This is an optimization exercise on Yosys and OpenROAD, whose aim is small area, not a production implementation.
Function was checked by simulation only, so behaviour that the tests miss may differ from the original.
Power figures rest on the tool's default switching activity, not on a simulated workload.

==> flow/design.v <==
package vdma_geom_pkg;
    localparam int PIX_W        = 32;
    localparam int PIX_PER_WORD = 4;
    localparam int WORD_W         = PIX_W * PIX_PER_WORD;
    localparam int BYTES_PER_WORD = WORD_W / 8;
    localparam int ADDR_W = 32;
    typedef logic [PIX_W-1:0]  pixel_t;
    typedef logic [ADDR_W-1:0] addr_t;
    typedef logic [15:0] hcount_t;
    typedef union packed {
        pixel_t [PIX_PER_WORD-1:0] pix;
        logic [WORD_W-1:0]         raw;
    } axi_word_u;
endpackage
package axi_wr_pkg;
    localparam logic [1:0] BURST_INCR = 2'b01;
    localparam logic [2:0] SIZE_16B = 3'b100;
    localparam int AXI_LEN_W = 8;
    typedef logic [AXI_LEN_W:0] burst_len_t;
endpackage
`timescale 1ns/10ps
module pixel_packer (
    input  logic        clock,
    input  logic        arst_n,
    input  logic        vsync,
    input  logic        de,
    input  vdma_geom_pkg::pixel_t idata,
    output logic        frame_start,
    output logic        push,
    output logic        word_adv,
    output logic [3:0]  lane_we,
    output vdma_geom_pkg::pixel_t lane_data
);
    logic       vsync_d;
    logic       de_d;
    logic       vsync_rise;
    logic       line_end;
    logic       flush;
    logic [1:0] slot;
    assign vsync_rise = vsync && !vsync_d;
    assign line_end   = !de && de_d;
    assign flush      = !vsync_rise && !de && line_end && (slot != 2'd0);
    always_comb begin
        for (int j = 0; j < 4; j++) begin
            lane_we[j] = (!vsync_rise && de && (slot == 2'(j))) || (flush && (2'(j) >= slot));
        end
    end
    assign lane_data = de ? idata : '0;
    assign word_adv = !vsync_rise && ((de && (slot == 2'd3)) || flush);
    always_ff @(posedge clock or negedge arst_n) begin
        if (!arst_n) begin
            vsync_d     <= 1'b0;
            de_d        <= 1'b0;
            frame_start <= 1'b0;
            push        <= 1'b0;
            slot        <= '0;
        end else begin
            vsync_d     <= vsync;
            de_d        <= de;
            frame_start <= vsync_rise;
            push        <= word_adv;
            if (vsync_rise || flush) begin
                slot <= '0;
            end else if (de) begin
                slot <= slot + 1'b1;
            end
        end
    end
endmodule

--- --- ---

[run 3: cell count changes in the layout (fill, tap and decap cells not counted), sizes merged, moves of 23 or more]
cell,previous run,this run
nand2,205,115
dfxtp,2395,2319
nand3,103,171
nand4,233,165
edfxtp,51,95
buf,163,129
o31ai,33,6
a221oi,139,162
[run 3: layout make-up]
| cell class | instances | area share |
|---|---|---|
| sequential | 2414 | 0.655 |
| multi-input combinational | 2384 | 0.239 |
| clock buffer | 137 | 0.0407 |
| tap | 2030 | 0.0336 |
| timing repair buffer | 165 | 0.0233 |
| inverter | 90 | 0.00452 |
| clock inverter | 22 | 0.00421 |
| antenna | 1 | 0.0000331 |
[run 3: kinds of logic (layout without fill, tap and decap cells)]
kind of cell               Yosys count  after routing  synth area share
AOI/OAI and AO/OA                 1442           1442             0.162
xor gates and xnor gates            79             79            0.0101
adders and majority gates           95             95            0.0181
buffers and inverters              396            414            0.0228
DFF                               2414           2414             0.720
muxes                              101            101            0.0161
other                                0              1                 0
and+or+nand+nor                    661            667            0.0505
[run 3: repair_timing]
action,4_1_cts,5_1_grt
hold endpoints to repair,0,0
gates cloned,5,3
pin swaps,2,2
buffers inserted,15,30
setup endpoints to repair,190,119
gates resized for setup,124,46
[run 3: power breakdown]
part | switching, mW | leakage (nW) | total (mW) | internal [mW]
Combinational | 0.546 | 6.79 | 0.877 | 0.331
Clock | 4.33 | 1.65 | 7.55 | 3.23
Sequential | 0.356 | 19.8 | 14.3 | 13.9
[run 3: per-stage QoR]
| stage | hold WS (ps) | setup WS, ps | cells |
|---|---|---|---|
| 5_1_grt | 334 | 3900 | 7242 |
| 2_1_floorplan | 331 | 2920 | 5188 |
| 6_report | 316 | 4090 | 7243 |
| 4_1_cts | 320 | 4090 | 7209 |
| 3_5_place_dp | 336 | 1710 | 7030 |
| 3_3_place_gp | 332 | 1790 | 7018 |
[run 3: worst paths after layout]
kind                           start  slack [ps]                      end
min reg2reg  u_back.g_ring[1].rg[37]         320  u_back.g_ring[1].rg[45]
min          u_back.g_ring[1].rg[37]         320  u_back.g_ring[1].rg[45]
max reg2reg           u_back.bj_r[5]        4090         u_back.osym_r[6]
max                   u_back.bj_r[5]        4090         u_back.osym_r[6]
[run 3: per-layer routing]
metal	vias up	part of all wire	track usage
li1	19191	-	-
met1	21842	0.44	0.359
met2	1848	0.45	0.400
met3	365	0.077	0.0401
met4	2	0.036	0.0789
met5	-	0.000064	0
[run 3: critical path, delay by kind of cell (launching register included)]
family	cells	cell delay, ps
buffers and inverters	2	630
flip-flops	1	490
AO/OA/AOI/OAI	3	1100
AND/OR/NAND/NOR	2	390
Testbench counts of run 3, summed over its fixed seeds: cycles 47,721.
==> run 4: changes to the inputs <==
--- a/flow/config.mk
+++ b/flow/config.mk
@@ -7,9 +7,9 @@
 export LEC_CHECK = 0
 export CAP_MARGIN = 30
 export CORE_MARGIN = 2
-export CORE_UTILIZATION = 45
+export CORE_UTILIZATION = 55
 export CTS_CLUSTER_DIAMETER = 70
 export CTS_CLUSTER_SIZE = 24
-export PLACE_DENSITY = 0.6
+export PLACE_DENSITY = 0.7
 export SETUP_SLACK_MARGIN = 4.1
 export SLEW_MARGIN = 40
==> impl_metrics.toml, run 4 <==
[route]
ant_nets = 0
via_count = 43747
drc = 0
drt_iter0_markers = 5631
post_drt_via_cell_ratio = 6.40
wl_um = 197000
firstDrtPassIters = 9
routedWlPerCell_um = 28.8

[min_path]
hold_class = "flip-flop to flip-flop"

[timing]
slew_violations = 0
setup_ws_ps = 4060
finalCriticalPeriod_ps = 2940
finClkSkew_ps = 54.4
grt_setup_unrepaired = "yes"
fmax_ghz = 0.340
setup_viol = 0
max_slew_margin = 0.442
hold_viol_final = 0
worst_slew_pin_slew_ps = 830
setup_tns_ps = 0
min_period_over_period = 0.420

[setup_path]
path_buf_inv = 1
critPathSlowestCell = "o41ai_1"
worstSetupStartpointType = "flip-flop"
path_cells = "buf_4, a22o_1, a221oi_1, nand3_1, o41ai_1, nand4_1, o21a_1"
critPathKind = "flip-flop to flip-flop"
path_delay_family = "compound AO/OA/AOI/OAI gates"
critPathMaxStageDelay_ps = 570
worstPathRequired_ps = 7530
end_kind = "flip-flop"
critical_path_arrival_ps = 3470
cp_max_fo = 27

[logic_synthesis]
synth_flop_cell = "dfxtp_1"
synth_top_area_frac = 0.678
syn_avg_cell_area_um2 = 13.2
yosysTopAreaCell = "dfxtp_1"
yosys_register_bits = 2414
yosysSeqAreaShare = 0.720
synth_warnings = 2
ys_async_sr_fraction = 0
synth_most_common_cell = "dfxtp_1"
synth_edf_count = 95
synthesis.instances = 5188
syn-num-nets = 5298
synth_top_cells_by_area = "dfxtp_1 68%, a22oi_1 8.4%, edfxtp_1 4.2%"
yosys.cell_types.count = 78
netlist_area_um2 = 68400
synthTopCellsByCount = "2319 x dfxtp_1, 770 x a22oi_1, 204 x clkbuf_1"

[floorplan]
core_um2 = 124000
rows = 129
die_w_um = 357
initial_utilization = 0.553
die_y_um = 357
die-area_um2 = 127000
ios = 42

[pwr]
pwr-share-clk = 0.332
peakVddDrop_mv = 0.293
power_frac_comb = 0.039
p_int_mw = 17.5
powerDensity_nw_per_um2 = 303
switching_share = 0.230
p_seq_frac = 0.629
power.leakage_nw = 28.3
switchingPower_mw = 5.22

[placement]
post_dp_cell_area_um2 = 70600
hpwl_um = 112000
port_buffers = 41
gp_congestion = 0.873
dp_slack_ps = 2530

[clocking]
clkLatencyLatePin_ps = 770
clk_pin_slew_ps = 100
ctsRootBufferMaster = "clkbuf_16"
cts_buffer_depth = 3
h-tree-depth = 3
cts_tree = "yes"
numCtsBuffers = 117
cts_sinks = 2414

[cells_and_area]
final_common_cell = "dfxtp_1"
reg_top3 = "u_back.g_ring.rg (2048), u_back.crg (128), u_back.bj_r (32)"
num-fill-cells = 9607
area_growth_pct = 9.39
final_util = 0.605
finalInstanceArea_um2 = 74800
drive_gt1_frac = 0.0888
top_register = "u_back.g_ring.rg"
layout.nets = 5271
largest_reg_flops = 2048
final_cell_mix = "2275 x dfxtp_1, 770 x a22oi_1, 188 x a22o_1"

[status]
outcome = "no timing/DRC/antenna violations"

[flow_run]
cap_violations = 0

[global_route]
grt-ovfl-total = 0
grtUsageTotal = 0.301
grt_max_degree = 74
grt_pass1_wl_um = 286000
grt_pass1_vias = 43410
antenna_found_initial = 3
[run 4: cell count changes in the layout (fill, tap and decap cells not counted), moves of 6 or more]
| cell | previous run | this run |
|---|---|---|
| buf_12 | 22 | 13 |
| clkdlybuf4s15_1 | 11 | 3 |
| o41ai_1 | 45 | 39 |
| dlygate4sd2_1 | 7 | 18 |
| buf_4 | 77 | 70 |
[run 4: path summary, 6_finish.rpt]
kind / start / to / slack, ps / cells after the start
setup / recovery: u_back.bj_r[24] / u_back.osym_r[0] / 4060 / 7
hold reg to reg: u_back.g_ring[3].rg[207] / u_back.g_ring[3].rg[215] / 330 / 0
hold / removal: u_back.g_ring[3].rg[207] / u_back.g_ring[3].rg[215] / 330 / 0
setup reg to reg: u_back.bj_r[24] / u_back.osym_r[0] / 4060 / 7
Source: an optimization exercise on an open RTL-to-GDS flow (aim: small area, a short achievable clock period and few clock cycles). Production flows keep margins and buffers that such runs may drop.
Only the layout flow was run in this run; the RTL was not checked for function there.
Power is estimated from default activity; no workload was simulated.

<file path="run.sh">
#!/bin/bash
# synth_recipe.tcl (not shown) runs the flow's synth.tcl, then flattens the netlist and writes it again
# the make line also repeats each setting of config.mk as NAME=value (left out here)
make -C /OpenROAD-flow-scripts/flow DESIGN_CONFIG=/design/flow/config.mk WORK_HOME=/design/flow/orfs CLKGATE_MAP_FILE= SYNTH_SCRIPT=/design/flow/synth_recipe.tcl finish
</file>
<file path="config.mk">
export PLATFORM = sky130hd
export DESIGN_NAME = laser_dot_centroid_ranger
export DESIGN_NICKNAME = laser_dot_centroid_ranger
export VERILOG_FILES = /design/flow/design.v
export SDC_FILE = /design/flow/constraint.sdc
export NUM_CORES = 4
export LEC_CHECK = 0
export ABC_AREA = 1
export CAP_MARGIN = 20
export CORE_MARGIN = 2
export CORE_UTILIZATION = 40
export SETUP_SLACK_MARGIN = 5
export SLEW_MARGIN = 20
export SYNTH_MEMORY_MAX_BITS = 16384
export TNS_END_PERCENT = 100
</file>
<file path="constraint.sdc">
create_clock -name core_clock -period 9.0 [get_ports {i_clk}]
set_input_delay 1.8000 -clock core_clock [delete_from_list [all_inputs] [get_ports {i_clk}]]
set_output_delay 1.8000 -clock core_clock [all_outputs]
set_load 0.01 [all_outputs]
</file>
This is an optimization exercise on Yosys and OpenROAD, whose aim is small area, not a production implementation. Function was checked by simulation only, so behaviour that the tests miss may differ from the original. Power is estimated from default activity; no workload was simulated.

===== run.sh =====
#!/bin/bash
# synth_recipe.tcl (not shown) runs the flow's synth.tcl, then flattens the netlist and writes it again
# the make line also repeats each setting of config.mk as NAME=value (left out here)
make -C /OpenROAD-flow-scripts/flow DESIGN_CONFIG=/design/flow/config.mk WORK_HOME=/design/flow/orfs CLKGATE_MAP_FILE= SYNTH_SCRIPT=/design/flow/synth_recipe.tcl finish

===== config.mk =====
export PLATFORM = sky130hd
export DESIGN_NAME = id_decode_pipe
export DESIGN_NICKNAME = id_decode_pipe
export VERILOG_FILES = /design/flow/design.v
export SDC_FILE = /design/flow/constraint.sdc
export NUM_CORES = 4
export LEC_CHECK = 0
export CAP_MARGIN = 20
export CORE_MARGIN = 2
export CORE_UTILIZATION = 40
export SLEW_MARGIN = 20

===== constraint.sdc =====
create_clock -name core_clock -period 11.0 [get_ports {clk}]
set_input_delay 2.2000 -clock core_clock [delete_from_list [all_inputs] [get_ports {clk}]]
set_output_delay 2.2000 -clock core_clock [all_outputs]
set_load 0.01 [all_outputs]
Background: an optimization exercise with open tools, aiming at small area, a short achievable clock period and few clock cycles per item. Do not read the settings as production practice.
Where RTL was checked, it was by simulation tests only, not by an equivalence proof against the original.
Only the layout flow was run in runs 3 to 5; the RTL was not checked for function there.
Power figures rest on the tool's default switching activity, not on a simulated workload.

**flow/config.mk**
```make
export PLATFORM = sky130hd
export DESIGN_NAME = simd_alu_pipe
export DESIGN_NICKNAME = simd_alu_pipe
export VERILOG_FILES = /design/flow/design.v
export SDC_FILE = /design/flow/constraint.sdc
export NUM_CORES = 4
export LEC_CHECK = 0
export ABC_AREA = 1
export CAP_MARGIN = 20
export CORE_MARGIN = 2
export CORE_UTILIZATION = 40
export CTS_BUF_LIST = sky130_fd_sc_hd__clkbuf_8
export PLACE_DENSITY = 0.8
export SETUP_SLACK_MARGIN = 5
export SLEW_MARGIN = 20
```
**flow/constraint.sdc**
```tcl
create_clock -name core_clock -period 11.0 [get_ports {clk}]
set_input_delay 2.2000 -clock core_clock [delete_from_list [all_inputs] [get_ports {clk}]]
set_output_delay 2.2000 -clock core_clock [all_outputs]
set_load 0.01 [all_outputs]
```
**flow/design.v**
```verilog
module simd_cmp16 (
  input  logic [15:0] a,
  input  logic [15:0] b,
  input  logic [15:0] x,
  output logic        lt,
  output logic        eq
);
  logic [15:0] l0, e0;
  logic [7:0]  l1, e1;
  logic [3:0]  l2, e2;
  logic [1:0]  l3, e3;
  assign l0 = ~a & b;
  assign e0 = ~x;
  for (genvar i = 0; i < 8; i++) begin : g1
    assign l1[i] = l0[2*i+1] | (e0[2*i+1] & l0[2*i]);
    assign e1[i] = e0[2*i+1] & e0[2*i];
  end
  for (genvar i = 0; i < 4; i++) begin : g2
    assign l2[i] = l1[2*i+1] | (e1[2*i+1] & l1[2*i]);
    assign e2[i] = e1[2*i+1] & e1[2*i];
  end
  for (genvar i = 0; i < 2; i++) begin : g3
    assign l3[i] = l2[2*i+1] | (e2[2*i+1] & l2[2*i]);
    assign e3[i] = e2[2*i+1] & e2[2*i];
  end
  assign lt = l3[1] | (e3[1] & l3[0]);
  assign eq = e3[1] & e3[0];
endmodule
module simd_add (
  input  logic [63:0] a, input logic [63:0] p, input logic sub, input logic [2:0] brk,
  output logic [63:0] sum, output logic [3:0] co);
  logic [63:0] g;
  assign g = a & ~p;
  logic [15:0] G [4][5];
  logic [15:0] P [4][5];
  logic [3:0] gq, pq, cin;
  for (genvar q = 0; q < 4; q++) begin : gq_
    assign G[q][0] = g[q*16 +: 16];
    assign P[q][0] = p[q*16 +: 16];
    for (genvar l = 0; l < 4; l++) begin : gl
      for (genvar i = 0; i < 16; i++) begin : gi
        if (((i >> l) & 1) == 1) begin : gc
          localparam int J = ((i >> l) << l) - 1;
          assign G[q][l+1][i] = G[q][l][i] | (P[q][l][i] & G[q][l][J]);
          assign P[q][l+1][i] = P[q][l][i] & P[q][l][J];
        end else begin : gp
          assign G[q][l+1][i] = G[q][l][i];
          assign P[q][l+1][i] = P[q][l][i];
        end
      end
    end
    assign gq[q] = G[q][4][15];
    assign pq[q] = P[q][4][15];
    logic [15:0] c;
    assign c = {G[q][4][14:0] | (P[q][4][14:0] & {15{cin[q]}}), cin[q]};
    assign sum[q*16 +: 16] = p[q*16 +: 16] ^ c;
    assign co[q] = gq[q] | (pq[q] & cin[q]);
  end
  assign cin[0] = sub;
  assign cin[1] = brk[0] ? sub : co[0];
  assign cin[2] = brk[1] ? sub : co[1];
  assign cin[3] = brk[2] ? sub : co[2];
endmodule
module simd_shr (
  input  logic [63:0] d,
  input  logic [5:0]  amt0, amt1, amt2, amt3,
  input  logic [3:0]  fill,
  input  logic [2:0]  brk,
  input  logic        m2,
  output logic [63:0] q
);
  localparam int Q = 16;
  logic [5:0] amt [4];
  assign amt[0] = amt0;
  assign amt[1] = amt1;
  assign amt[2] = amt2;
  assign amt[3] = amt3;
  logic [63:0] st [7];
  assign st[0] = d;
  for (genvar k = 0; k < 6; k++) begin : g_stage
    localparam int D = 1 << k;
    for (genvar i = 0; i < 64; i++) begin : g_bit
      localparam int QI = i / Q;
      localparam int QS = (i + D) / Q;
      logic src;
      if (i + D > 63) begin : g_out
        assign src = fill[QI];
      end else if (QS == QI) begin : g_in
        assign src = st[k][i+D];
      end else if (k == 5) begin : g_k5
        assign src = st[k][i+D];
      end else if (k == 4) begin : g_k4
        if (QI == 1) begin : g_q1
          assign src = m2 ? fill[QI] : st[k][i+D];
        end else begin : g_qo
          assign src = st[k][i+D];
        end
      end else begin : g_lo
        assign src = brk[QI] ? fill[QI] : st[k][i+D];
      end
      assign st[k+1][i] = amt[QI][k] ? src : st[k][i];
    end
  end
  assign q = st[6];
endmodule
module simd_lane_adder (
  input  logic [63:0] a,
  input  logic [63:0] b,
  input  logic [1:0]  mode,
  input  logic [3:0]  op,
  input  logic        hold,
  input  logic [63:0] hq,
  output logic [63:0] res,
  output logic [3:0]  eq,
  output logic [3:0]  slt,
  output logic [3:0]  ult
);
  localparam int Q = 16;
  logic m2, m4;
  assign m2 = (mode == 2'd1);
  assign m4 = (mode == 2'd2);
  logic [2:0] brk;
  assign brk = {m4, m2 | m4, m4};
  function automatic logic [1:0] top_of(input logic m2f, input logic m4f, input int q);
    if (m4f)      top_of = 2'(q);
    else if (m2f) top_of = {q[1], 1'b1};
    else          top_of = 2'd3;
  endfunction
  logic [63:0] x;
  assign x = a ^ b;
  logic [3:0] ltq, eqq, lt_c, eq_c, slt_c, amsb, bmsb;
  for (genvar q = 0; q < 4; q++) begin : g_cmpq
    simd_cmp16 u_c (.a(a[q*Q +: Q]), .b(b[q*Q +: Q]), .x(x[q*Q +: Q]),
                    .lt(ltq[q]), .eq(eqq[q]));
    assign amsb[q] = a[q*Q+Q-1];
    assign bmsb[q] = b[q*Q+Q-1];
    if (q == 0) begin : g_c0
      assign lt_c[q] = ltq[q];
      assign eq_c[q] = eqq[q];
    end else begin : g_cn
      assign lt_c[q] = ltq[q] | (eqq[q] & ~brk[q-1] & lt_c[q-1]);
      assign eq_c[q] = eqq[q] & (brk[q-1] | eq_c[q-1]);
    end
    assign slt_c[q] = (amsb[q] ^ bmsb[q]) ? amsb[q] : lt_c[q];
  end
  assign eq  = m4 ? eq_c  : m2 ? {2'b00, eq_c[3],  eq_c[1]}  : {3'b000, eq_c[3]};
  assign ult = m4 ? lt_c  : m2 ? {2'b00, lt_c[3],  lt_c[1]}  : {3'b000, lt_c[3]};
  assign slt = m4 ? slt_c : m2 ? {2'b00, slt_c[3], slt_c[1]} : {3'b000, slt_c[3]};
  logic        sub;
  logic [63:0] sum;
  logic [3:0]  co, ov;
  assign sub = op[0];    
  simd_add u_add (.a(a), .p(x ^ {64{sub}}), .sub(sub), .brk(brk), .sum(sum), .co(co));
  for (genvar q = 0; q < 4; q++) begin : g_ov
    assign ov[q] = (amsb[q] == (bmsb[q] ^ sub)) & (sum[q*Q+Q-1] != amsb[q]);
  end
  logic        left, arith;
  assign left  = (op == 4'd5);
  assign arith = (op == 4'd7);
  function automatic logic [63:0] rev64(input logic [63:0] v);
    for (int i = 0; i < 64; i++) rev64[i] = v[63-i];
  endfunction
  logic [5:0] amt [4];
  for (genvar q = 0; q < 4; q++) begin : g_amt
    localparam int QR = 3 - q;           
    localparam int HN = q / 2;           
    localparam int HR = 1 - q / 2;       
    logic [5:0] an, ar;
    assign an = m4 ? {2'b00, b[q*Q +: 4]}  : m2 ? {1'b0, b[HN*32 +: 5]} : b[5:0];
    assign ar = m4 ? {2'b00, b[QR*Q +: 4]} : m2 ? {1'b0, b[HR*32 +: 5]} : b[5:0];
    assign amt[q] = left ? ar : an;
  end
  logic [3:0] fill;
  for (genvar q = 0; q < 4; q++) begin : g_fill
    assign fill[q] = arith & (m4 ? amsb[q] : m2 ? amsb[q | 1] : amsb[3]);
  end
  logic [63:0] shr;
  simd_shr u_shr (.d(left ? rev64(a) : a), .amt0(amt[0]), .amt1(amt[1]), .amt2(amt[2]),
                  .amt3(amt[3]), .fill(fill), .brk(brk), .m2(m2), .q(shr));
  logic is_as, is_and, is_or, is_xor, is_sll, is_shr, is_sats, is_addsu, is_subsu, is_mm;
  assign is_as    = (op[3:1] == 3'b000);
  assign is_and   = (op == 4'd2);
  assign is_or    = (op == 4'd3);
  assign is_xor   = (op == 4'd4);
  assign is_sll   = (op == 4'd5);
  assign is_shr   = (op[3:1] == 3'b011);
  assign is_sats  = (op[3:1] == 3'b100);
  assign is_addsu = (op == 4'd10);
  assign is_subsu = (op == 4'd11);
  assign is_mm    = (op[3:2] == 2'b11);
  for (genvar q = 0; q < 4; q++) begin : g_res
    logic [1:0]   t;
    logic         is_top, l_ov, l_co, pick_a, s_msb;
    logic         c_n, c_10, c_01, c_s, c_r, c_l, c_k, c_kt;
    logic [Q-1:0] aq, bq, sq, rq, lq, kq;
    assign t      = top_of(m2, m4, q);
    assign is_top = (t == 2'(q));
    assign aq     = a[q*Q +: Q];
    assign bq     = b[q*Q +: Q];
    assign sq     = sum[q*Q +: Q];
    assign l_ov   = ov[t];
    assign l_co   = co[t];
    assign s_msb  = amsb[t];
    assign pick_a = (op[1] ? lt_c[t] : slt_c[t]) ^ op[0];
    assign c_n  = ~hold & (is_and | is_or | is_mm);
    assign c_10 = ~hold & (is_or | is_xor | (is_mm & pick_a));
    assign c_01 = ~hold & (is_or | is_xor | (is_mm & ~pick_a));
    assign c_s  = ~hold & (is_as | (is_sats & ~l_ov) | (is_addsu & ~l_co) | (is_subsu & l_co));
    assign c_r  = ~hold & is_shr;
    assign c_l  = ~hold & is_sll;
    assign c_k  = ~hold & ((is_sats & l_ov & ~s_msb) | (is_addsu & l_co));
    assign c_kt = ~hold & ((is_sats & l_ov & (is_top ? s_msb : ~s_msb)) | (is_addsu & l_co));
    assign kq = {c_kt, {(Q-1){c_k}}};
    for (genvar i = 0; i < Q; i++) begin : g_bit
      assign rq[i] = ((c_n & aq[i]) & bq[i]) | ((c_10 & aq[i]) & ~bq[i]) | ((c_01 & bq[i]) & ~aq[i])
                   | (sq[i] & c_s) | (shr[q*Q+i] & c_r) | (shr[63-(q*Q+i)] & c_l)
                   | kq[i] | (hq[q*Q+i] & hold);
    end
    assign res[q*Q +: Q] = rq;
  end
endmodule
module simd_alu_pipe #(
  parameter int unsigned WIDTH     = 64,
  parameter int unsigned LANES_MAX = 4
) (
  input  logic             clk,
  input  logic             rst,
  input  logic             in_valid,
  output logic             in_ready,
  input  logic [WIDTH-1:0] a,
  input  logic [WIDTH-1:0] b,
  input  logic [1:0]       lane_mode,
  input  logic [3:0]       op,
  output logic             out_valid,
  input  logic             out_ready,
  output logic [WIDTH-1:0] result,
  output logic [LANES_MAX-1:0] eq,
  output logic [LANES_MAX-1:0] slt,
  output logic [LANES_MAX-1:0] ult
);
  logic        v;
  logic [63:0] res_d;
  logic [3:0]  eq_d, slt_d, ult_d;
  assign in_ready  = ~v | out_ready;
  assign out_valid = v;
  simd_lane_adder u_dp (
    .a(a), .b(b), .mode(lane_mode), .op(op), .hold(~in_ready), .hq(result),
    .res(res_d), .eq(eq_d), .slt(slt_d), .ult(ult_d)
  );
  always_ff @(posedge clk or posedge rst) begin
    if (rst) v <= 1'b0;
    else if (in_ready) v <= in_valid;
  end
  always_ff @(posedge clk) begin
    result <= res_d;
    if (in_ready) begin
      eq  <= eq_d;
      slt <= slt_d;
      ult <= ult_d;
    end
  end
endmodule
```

--- --- ---

§ **WORK ITEM**
Take the lines above from the one containing "clkdlybuf4s15_1 | 11 | 3 |" down to the one containing "hold / removal: u_back.g_ring[3].rg[207]", and transcribe them exactly, both ends included.

§ **ANSWER FOR THIS EXERCISE**
| clkdlybuf4s15_1 | 11 | 3 |
| o41ai_1 | 45 | 39 |
| dlygate4sd2_1 | 7 | 18 |
| buf_4 | 77 | 70 |
[run 4: path summary, 6_finish.rpt]
kind / start / to / slack, ps / cells after the start
setup / recovery: u_back.bj_r[24] / u_back.osym_r[0] / 4060 / 7
hold reg to reg: u_back.g_ring[3].rg[207] / u_back.g_ring[3].rg[215] / 330 / 0
hold / removal: u_back.g_ring[3].rg[207] / u_back.g_ring[3].rg[215] / 330 / 0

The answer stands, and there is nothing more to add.